Aedes aegypti mosquito
Zika virus is a mosquito-borne virus transmitted primarily by the bite of the mosquito, Aedes aegypti. This species of mosquito also can transmit the viruses that cause dengue and chikungunya1,2. Outbreaks of Zika virus have been reported in Africa, Southeast Asia, the Pacific islands and the Americas, most notably in Brazil2.
There is no vaccine for Zika virus. The main preventive approaches are raising awareness of the risk factors, reducing exposure to mosquito bites and eliminating their breeding grounds. Wearing clothing that covers the skin, including long sleeves and pants, and the use of an insect repellent are highly recommended while outdoors. The use of window and door screens, and staying in buildings with air conditioning also is recommended.
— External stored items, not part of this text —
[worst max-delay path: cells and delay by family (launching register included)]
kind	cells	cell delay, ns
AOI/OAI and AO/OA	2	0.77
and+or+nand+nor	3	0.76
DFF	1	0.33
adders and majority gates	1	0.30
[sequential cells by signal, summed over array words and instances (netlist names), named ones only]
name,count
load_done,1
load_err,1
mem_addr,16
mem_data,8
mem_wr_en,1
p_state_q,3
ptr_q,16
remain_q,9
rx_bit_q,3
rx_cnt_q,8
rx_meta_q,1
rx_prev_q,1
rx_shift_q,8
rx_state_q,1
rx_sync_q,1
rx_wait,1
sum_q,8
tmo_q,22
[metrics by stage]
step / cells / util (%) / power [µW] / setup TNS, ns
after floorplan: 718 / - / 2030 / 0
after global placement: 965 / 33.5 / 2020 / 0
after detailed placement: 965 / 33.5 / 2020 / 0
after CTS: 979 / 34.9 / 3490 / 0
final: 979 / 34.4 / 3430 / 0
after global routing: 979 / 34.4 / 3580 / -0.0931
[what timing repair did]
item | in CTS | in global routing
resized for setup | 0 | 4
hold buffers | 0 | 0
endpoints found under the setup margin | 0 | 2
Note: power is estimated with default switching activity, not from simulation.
$ cat src/rtl/spi_shift.sv
// rtl/spi_shift.sv - 8-bit SPI master shift engine
// Purpose: parallel-loads a TX byte, drives mosi / samples miso on SCLK edge strobes
//          and returns the received byte in the same register.
// Ports:
//   wb_clk, wb_reset             clock, synchronous active-high reset
//   go                           start request (while idle)
//   len, lsb                     character length (0 = 8) and bit order
//   tx_negedge, rx_negedge       edge selects for drive / sample
//   cpol_0, cpol_1               SCLK rising / falling edge strobes
//   sclk                         SCLK level, unused
//   latch, byte_sel              write strobes / byte enables, bit 0 used
//   p_in, miso                   parallel TX data, serial input
//   p_out, last, mosi, tip       data register, all bits driven, serial out, busy
module spi_shift
    import spi_pkg::*;
(
    input  logic                    wb_clk,
    input  logic                    wb_reset,
    input  logic                    go,
    input  logic [SPI_LEN_BITS-1:0] len,
    input  logic                    lsb,
    input  logic                    tx_negedge,
    input  logic                    rx_negedge,
    input  logic                    cpol_0,
    input  logic                    cpol_1,
    input  logic                    sclk,
    input  logic [3:0]              latch,
    input  logic [3:0]              byte_sel,
    input  logic [SPI_DW-1:0]       p_in,
    input  logic                    miso,
    output logic [SPI_DW-1:0]       p_out,
    output logic                    last,
    output logic                    mosi,
    output logic                    tip
);

    logic [SPI_DW-1:0]    data_q, data_d;
    logic                 mosi_q, mosi_d;
    logic                 tip_q, tip_d;
    logic [SPI_CNT_W-1:0] n;
    logic                 load, start;
    logic                 tx_fire, rx_fire, rx_done;
    logic [SPI_CNT_W-1:0] tx_cnt, rx_cnt;
    logic                 unused_inputs;

    assign unused_inputs = ^{sclk, latch[3:1], byte_sel[3:1]};

    assign n     = char_len(len);
    assign load  = ~tip_q & latch[0] & byte_sel[0];
    // A load in the same cycle as go takes priority; go is retried next cycle.
    assign start = go & ~tip_q & ~load;

    spi_bit_cnt u_bit_cnt (
        .clk_i        (wb_clk),
        .rst_i        (wb_reset),
        .start_i      (start),
        .tip_i        (tip_q),
        .n_i          (n),
        .tx_negedge_i (tx_negedge),
        .rx_negedge_i (rx_negedge),
        .cpol_0_i     (cpol_0),
        .cpol_1_i     (cpol_1),
        .tx_fire_o    (tx_fire),
        .rx_fire_o    (rx_fire),
        .rx_done_o    (rx_done),
        .tx_cnt_o     (tx_cnt),
        .rx_cnt_o     (rx_cnt)
    );

    always_comb begin
        data_d = data_q;
        mosi_d = mosi_q;
        tip_d  = tip_q;
        if (load)    data_d = p_in;
        if (start)   tip_d  = 1'b1;
        if (tx_fire) mosi_d = data_q[bit_pos(tx_cnt, n, lsb)];
        // rx always lags tx, so the written bit is never the one being driven.
        if (rx_fire) data_d[bit_pos(rx_cnt, n, lsb)] = miso;
        if (rx_done) tip_d  = 1'b0;
    end

    always_ff @(posedge wb_clk) begin
        if (wb_reset) begin
            data_q <= '0;
            mosi_q <= 1'b0;
            tip_q  <= 1'b0;
        end else begin
            data_q <= data_d;
            mosi_q <= mosi_d;
            tip_q  <= tip_d;
        end
    end

    assign p_out = data_q;
    assign mosi  = mosi_q;
    assign tip   = tip_q;
    assign last  = tip_q & (tx_cnt == n);

endmodule
==> src/rtl/mem_read_arbiter_if.sv <==
// mem_read_arbiter_if: request, response and memory-port signals of the read arbiter
interface mem_read_arbiter_if #(
  parameter int AddrWidth = 32,
  parameter int LineSize  = 128
);
  logic [AddrWidth-1:0] req0_addr_i;
  logic                 req0_read_en_i;
  logic                 req0_read_valid_o;
  logic [AddrWidth-1:0] req1_addr_i;
  logic                 req1_read_en_i;
  logic                 req1_read_valid_o;
  logic [LineSize-1:0]  read_data_o;
  logic [AddrWidth-1:0] mem_addr_o;
  logic                 mem_read_en_o;
  logic                 mem_read_valid_i;
  logic [LineSize-1:0]  mem_read_data_i;
  logic                 owner_o;
  logic                 busy_o;
  modport slave (
    input  req0_addr_i, req0_read_en_i, req1_addr_i, req1_read_en_i,
    input  mem_read_valid_i, mem_read_data_i,
    output req0_read_valid_o, req1_read_valid_o, read_data_o,
    output mem_addr_o, mem_read_en_o, owner_o, busy_o
  );
  modport master (
    output req0_addr_i, req0_read_en_i, req1_addr_i, req1_read_en_i,
    output mem_read_valid_i, mem_read_data_i,
    input  req0_read_valid_o, req1_read_valid_o, read_data_o,
    input  mem_addr_o, mem_read_en_o, owner_o, busy_o
  );
endinterface

==> src/rtl/mem_read_arbiter.sv <==
// mem_read_arbiter: round-robin sharing of one line-wide memory read port between two caches
module mem_read_arbiter #(
  parameter int AddrWidth      = 32,
  parameter int ByteOffsetBits = 4,
  parameter int LineSize       = 8 * (2 ** ByteOffsetBits)
) (
  input logic clk_i,
  input logic rstn_i,
  mem_read_arbiter_if.slave bus
);
  typedef enum logic [1:0] {IDLE, BUSY, RESP} state_e;
  localparam logic [AddrWidth-1:0] LineMask = {{(AddrWidth-ByteOffsetBits){1'b1}}, {ByteOffsetBits{1'b0}}};
  state_e               state_q, state_d;
  logic                 owner_q, owner_d;
  logic                 last_q, last_d;
  logic [AddrWidth-1:0] addr_q, addr_d;
  logic [LineSize-1:0]  data_q, data_d;
  logic                 winner;
  logic                 owner_en;
  assign winner   = (bus.req0_read_en_i && bus.req1_read_en_i) ? ~last_q : bus.req1_read_en_i;
  assign owner_en = owner_q ? bus.req1_read_en_i : bus.req0_read_en_i;
  // next-state: grant in IDLE, capture the line in BUSY, single response cycle in RESP
  always_comb begin
    state_d = state_q;
    owner_d = owner_q;
    last_d  = last_q;
    addr_d  = addr_q;
    data_d  = data_q;
    case (state_q)
      IDLE: if (bus.req0_read_en_i || bus.req1_read_en_i) begin
        state_d = BUSY;
        owner_d = winner;
        addr_d  = (winner ? bus.req1_addr_i : bus.req0_addr_i) & LineMask;
      end
      BUSY: if (bus.mem_read_valid_i) begin
        state_d = owner_en ? RESP : IDLE;
        data_d  = bus.mem_read_data_i;
        last_d  = owner_q;
      end
      default: state_d = IDLE;
    endcase
  end
  // state and latches; last_q starts at 1 so requester 0 wins the first tie
  always_ff @(posedge clk_i or negedge rstn_i) begin
    if (!rstn_i) begin
      state_q <= IDLE;
      owner_q <= 1'b0;
      last_q  <= 1'b1;
      addr_q  <= '0;
      data_q  <= '0;
    end else begin
      state_q <= state_d;
      owner_q <= owner_d;
      last_q  <= last_d;
      addr_q  <= addr_d;
      data_q  <= data_d;
    end
  end
  assign bus.mem_read_en_o     = state_q == BUSY;
  assign bus.mem_addr_o        = state_q == BUSY ? addr_q : '0;
  assign bus.req0_read_valid_o = state_q == RESP && !owner_q;
  assign bus.req1_read_valid_o = state_q == RESP && owner_q;
  assign bus.read_data_o       = state_q == RESP ? data_q : '0;
  assign bus.owner_o           = owner_q;
  assign bus.busy_o            = state_q != IDLE;
endmodule

==> src/flat_wrapper.sv <==
// flat-port wrapper written by rule: the top's interface ports become plain ports
module mem_read_arbiter_flat 
#(
  parameter int AddrWidth      = 32,
  parameter int ByteOffsetBits = 4,
  parameter int LineSize       = 8 * (2 ** ByteOffsetBits)
)
  (clk_i, rstn_i, bus_req0_addr_i, bus_req0_read_en_i, bus_req1_addr_i, bus_req1_read_en_i, bus_mem_read_valid_i, bus_mem_read_data_i, bus_req0_read_valid_o, bus_req1_read_valid_o, bus_read_data_o, bus_mem_addr_o, bus_mem_read_en_o, bus_owner_o, bus_busy_o);
  mem_read_arbiter_if #(.AddrWidth(AddrWidth), .LineSize(LineSize)) bus_i ();
  input logic clk_i;
  input logic rstn_i;
  input wire logic [$bits(bus_i.req0_addr_i)-1:0] bus_req0_addr_i;
  input wire logic [$bits(bus_i.req0_read_en_i)-1:0] bus_req0_read_en_i;
  input wire logic [$bits(bus_i.req1_addr_i)-1:0] bus_req1_addr_i;
  input wire logic [$bits(bus_i.req1_read_en_i)-1:0] bus_req1_read_en_i;
  input wire logic [$bits(bus_i.mem_read_valid_i)-1:0] bus_mem_read_valid_i;
  input wire logic [$bits(bus_i.mem_read_data_i)-1:0] bus_mem_read_data_i;
  output wire logic [$bits(bus_i.req0_read_valid_o)-1:0] bus_req0_read_valid_o;
  output wire logic [$bits(bus_i.req1_read_valid_o)-1:0] bus_req1_read_valid_o;
  output wire logic [$bits(bus_i.read_data_o)-1:0] bus_read_data_o;
  output wire logic [$bits(bus_i.mem_addr_o)-1:0] bus_mem_addr_o;
  output wire logic [$bits(bus_i.mem_read_en_o)-1:0] bus_mem_read_en_o;
  output wire logic [$bits(bus_i.owner_o)-1:0] bus_owner_o;
  output wire logic [$bits(bus_i.busy_o)-1:0] bus_busy_o;
  assign bus_i.req0_addr_i = bus_req0_addr_i;
  assign bus_i.req0_read_en_i = bus_req0_read_en_i;
  assign bus_i.req1_addr_i = bus_req1_addr_i;
  assign bus_i.req1_read_en_i = bus_req1_read_en_i;
  assign bus_i.mem_read_valid_i = bus_mem_read_valid_i;
  assign bus_i.mem_read_data_i = bus_mem_read_data_i;
  assign bus_req0_read_valid_o = bus_i.req0_read_valid_o;
  assign bus_req1_read_valid_o = bus_i.req1_read_valid_o;
  assign bus_read_data_o = bus_i.read_data_o;
  assign bus_mem_addr_o = bus_i.mem_addr_o;
  assign bus_mem_read_en_o = bus_i.mem_read_en_o;
  assign bus_owner_o = bus_i.owner_o;
  assign bus_busy_o = bus_i.busy_o;
  mem_read_arbiter #(.AddrWidth(AddrWidth), .ByteOffsetBits(ByteOffsetBits), .LineSize(LineSize)) u_core (.clk_i(clk_i), .rstn_i(rstn_i), .bus(bus_i));
endmodule
==> config.mk <==
export PLATFORM = sky130hd
export DESIGN_NAME = mem_read_arbiter_flat
export DESIGN_NICKNAME = d
export VERILOG_FILES = /design/src/rtl/mem_read_arbiter_if.sv /design/src/rtl/mem_read_arbiter.sv /design/src/flat_wrapper.sv
export SDC_FILE = /design/constraint.sdc
export NUM_CORES = 1
export LEC_CHECK = 0
export BUFFER_PORTS_ARGS = -buffer_cell sky130_fd_sc_hd__buf_2
export CAP_MARGIN = 20
export CORE_AREA = 2 2 139 141
export CTS_BUF_LIST = sky130_fd_sc_hd__clkbuf_8
export CTS_CLUSTER_DIAMETER = 120
export DETAILED_ROUTE_END_ITERATION = 7
export DIE_AREA = 0 0 141 143
export PLACE_DENSITY_LB_ADDON = 0.08
export REMOVE_ABC_BUFFERS = 1
export SLEW_MARGIN = 40
export SYNTH_ARGS = -nofsm -noshare
export SYNTH_HDL_FRONTEND = slang
export SYNTH_SLANG_ARGS = --single-unit
==> constraint.sdc <==
create_clock -name clk_i -period 2.01 [get_ports clk_i]
set_clock_uncertainty 0.2 [all_clocks]
set_input_delay 0.3015 -clock clk_i [delete_from_list [all_inputs] [get_ports clk_i]]
set_output_delay 0.3015 -clock clk_i [all_outputs]
set_load 0.03 [all_outputs]
<file path="config.mk">
export PLATFORM = sky130hd
export DESIGN_NAME = hazard_stall_unit
export DESIGN_NICKNAME = d
export VERILOG_FILES = /design/src/rtl/hazard_stall_unit_pkg.sv /design/src/rtl/hazard_stall_unit_compare.sv /design/src/rtl/hazard_stall_unit.sv
export SDC_FILE = /design/constraint.sdc
export NUM_CORES = 1
export LEC_CHECK = 0
export ABC_AREA = 1
export CAP_MARGIN = 20
export CORE_AREA = 8 8 65 67
export CTS_BUF_LIST = sky130_fd_sc_hd__clkbuf_4 sky130_fd_sc_hd__clkbuf_8
export DETAILED_ROUTE_END_ITERATION = 10
export DIE_AREA = 0 0 73 75
export PLACE_DENSITY = 0.8
export RECOVER_POWER = 50
export SYNTH_ARGS = -nofsm -noshare
export SYNTH_HDL_FRONTEND = slang
export SYNTH_HIERARCHICAL = 1
export SYNTH_SLANG_ARGS = --single-unit
</file>
<file path="constraint.sdc">
create_clock -name clk -period 1.8 [get_ports clk]
set_input_delay 0.27 -clock clk [delete_from_list [all_inputs] [get_ports clk]]
set_output_delay 0.27 -clock clk [all_outputs]
set_load 0.01 [all_outputs]
</file>
File: src/rtl/rv_predecode_stage.sv
// rtl/rv_predecode_stage.sv - fetch-to-execute predecode register with optional one-entry skid buffer
module rv_predecode_stage
    import rv_defs::*;
#(
    parameter int unsigned G_WITH_SKID      = 1,
    parameter int unsigned G_DETECT_ILLEGAL = 1,
    parameter logic [31:0] G_RESET_PC       = 32'h0
) (
    input  logic               clk_i,
    input  logic               rst_i,
    rv_predecode_stage_if.slave bus
);

    logic        skid_valid;
    logic [31:0] skid_ir;
    logic [31:0] skid_pc;
    logic        x_valid;
    x_entry_t    x_q;

    logic        f_stall;
    logic        accept;
    logic        load_x;
    logic        drain;
    logic        fill_x;
    logic [31:0] src_ir;
    logic [31:0] src_pc;
    logic [31:0] src_imm;
    x_entry_t    src_dec;

    // Handshake: X can load when empty or not stalled; a full skid always drains first.
    always_comb begin
        f_stall = (G_WITH_SKID != 0) ? skid_valid : (bus.x_stall_i && x_valid);
        accept  = bus.f_valid_i && !f_stall;
        load_x  = !bus.x_stall_i || !x_valid;
        drain   = skid_valid && load_x;
        fill_x  = drain || (accept && load_x);
        src_ir  = drain ? skid_ir : bus.f_ir_i;
        src_pc  = drain ? skid_pc : bus.f_pc_i;
    end

    rv_imm_decode u_imm (
        .ir  (src_ir),
        .imm (src_imm)
    );

    // Decode whichever word is about to enter X.
    always_comb begin
        src_dec              = '0;
        src_dec.pc           = src_pc;
        src_dec.rs1          = src_ir[19:15];
        src_dec.rs2          = src_ir[24:20];
        src_dec.rd           = src_ir[11:7];
        src_dec.shamt        = src_ir[24:20];
        src_dec.opcode       = src_ir[6:2];
        src_dec.shifter_sign = src_ir[30];
        src_dec.fun          = (src_ir[6:2] inside {OPC_JAL, OPC_JALR, OPC_LUI, OPC_AUIPC})
                               ? FUNC_ADD : src_ir[14:12];
        src_dec.imm          = src_imm;
        src_dec.illegal      = (G_DETECT_ILLEGAL != 0) && !is_legal(src_ir);
    end

    // X register: fields only change when a live word loads, so empty slots keep stale fields.
    always_ff @(posedge clk_i) begin
        if (rst_i) begin
            x_valid <= 1'b0;
            x_q     <= '0;
            x_q.pc  <= G_RESET_PC;
        end else if (bus.x_kill_i) begin
            x_valid <= 1'b0;
        end else if (load_x) begin
            x_valid <= fill_x;
            if (fill_x) begin
                x_q <= src_dec;
            end
        end
    end

    // Skid entry: catches the word accepted while X is stalled, refills when drain and accept coincide.
    always_ff @(posedge clk_i) begin
        if (rst_i) begin
            skid_valid <= 1'b0;
            skid_ir    <= 32'h0;
            skid_pc    <= 32'h0;
        end else if (bus.x_kill_i) begin
            skid_valid <= 1'b0;
        end else if (G_WITH_SKID != 0) begin
            if (drain) begin
                skid_valid <= accept;
                if (accept) begin
                    skid_ir <= bus.f_ir_i;
                    skid_pc <= bus.f_pc_i;
                end
            end else if (!load_x && accept) begin
                skid_valid <= 1'b1;
                skid_ir    <= bus.f_ir_i;
                skid_pc    <= bus.f_pc_i;
            end
        end
    end

    assign bus.f_stall_o        = f_stall;
    assign bus.x_valid_o        = x_valid;
    assign bus.x_pc_o           = x_q.pc;
    assign bus.x_rs1_o          = x_q.rs1;
    assign bus.x_rs2_o          = x_q.rs2;
    assign bus.x_rd_o           = x_q.rd;
    assign bus.x_shamt_o        = x_q.shamt;
    assign bus.x_opcode_o       = x_q.opcode;
    assign bus.x_fun_o          = x_q.fun;
    assign bus.x_shifter_sign_o = x_q.shifter_sign;
    assign bus.x_imm_o          = x_q.imm;
    assign bus.x_illegal_o      = x_q.illegal && x_valid;
    assign bus.rf_rs1_o         = fill_x ? src_ir[19:15] : x_q.rs1;
    assign bus.rf_rs2_o         = fill_x ? src_ir[24:20] : x_q.rs2;

endmodule
===== config.mk =====
export PLATFORM = sky130hd
export DESIGN_NAME = acc_addr_gen
export DESIGN_NICKNAME = d
export VERILOG_FILES = /design/src/rtl/acc_pkg.sv /design/src/rtl/acc_delay_line.sv /design/src/rtl/acc_addr_gen.sv
export SDC_FILE = /design/constraint.sdc
export NUM_CORES = 1
export LEC_CHECK = 0
export BUFFER_PORTS_ARGS = -buffer_cell sky130_fd_sc_hd__clkbuf_2
export CAP_MARGIN = 25
export CORE_ASPECT_RATIO = 0.75
export CORE_MARGIN = 2
export CORE_UTILIZATION = 45
export CTS_CLUSTER_DIAMETER = 50
export DETAILED_ROUTE_END_ITERATION = 6
export GPL_TIMING_DRIVEN = 0
export PLACE_DENSITY = 0.65
export RECOVER_POWER = 50
export SLEW_MARGIN = 20
export SYNTH_ARGS = -nofsm -noshare
export SYNTH_HDL_FRONTEND = slang
export SYNTH_SLANG_ARGS = --single-unit
export TNS_END_PERCENT = 20

===== constraint.sdc =====
create_clock -name clk_i -period 2.3 [get_ports clk_i]
set_input_delay 0.46 -clock clk_i [delete_from_list [all_inputs] [get_ports clk_i]]
set_output_delay 0.46 -clock clk_i [all_outputs]
set_load 0.01 [all_outputs]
Mosquitoes typically propagate by laying eggs in and near standing water, including buckets, bowls, animal dishes, flower pots and vases. Mosquitoes can lay several hundred eggs on the walls of water-filled containers. When water covers the eggs, they hatch and become adults in about a week. They are aggressive daytime biters and prefer to bite people for a blood meal2. They can live indoors and outdoors near people. To help reduce the number of mosquitoes inside and outside buildings, empty standing water from containers such as flowerpots or buckets, even old tires and trash2.
Until more is known, and out of an abundance of caution, the U.S. CDC recommends pregnant women in any trimester should consider postponing travel to the areas where Zika virus transmission is ongoing. In addition, women who are thinking about becoming pregnant should consult their healthcare provider before traveling to these areas and follow similar steps3.
On February 1, 2016, the World Health Organization (WHO) met to discuss the clusters of microcephaly and/or neurological disorders that are suspected to be associated with Zika virus transmission in Brazil. The WHO declared Zika virus infection to be a Public Health Emergency of International Concern (PHEIC). The committee made a number of recommendations, including but not limited to 1) risk communications in countries with Zika should be enhanced, 2) vector control measures and appropriate personal protective measures should be aggressively promoted, 3) attention should be given to ensuring women of childbearing age and particularly pregnant women have the necessary information and materials to reduce risk of exposure and 4) pregnant women who have been exposed to Zika virus should be counseled and followed for birth outcomes6.